`src/rtl/dcache_ctrl.sv`:
```
// Direct-mapped, write-back, write-allocate data cache controller: 16 lines x 128-bit blocks.
// Hits complete in the request cycle; misses stall through an optional writeback and a block fill.
module dcache_ctrl (
   input  logic         clk_i,
   input  logic         rst_i,
   input  logic [31:0]  p1_addr_i,
   input  logic [31:0]  p1_data_i,
   input  logic         p1_MemRead_i,
   input  logic         p1_MemWrite_i,
   output logic [31:0]  p1_data_o,
   output logic         p1_stall_o,
   output logic [31:0]  mem_addr_o,
   output logic [127:0] mem_data_o,
   output logic         mem_enable_o,
   output logic         mem_write_o,
   input  logic [127:0] mem_data_i,
   input  logic         mem_ack_i
);

   typedef enum logic [1:0] {
      IDLE      = 2'd0,
      WRITEBACK = 2'd1,
      ALLOCATE  = 2'd2
   } state_t;

   state_t state, state_next;

   logic [15:0]  valid;
   logic [15:0]  dirty;
   logic [23:0]  tag_mem  [16];
   logic [127:0] data_mem [16];

   logic [23:0] req_tag;
   logic [3:0]  idx;
   logic [1:0]  word_sel;
   logic        req;
   logic        hit;
   logic        store_hit;
   logic        fill;
   logic        addr_unused;

   assign req_tag     = p1_addr_i[31:8];
   assign idx         = p1_addr_i[7:4];
   assign word_sel    = p1_addr_i[3:2];
   assign addr_unused = ^p1_addr_i[1:0];

   // A request with both strobes high behaves as a store.
   assign req       = p1_MemRead_i | p1_MemWrite_i;
   assign hit       = valid[idx] && (tag_mem[idx] == req_tag);
   assign store_hit = (state == IDLE) && p1_MemWrite_i && hit;
   assign fill      = (state == ALLOCATE) && mem_ack_i;

   always_comb begin
      state_next   = state;
      p1_stall_o   = 1'b0;
      p1_data_o    = '0;
      mem_enable_o = 1'b0;
      mem_write_o  = 1'b0;
      mem_addr_o   = {req_tag, idx, 4'b0000};
      mem_data_o   = data_mem[idx];
      case (state)
         IDLE: begin
            if (req) begin
               if (hit) begin
                  if (!p1_MemWrite_i) begin
                     p1_data_o = data_mem[idx][{word_sel, 5'b00000} +: 32];
                  end
               end else begin
                  p1_stall_o = 1'b1;
                  state_next = (valid[idx] && dirty[idx]) ? WRITEBACK : ALLOCATE;
               end
            end
         end
         WRITEBACK: begin
            p1_stall_o   = 1'b1;
            mem_enable_o = 1'b1;
            mem_write_o  = 1'b1;
            mem_addr_o   = {tag_mem[idx], idx, 4'b0000};
            if (mem_ack_i) begin
               state_next = ALLOCATE;
            end
         end
         ALLOCATE: begin
            p1_stall_o   = 1'b1;
            mem_enable_o = 1'b1;
            if (mem_ack_i) begin
               state_next = IDLE;
            end
         end
         default: state_next = IDLE;
      endcase
      // Reset must silence the pipeline and memory handshakes without waiting for a clock.
      if (rst_i) begin
         p1_stall_o   = 1'b0;
         p1_data_o    = '0;
         mem_enable_o = 1'b0;
         mem_write_o  = 1'b0;
      end
   end

   always_ff @(posedge clk_i or posedge rst_i) begin
      if (rst_i) begin
         state <= IDLE;
         valid <= '0;
         dirty <= '0;
      end else begin
         state <= state_next;
         if (fill) begin
            valid[idx] <= 1'b1;
            dirty[idx] <= 1'b0;
         end else if (store_hit) begin
            dirty[idx] <= 1'b1;
         end
      end
   end

   // Tags and data need no reset: valid bits gate every use of them.
   always_ff @(posedge clk_i) begin
      if (fill) begin
         tag_mem[idx]  <= req_tag;
         data_mem[idx] <= mem_data_i;
      end else if (store_hit) begin
         data_mem[idx][{word_sel, 5'b00000} +: 32] <= p1_data_i;
      end
   end

endmodule

```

[PROMPT]: In the lines above, find the word "dirty" and copy each line that contains it.

[ANSWER AREA]:
   logic [15:0]  dirty;
                  state_next = (valid[idx] && dirty[idx]) ? WRITEBACK : ALLOCATE;
         dirty <= '0;
            dirty[idx] <= 1'b0;
            dirty[idx] <= 1'b1;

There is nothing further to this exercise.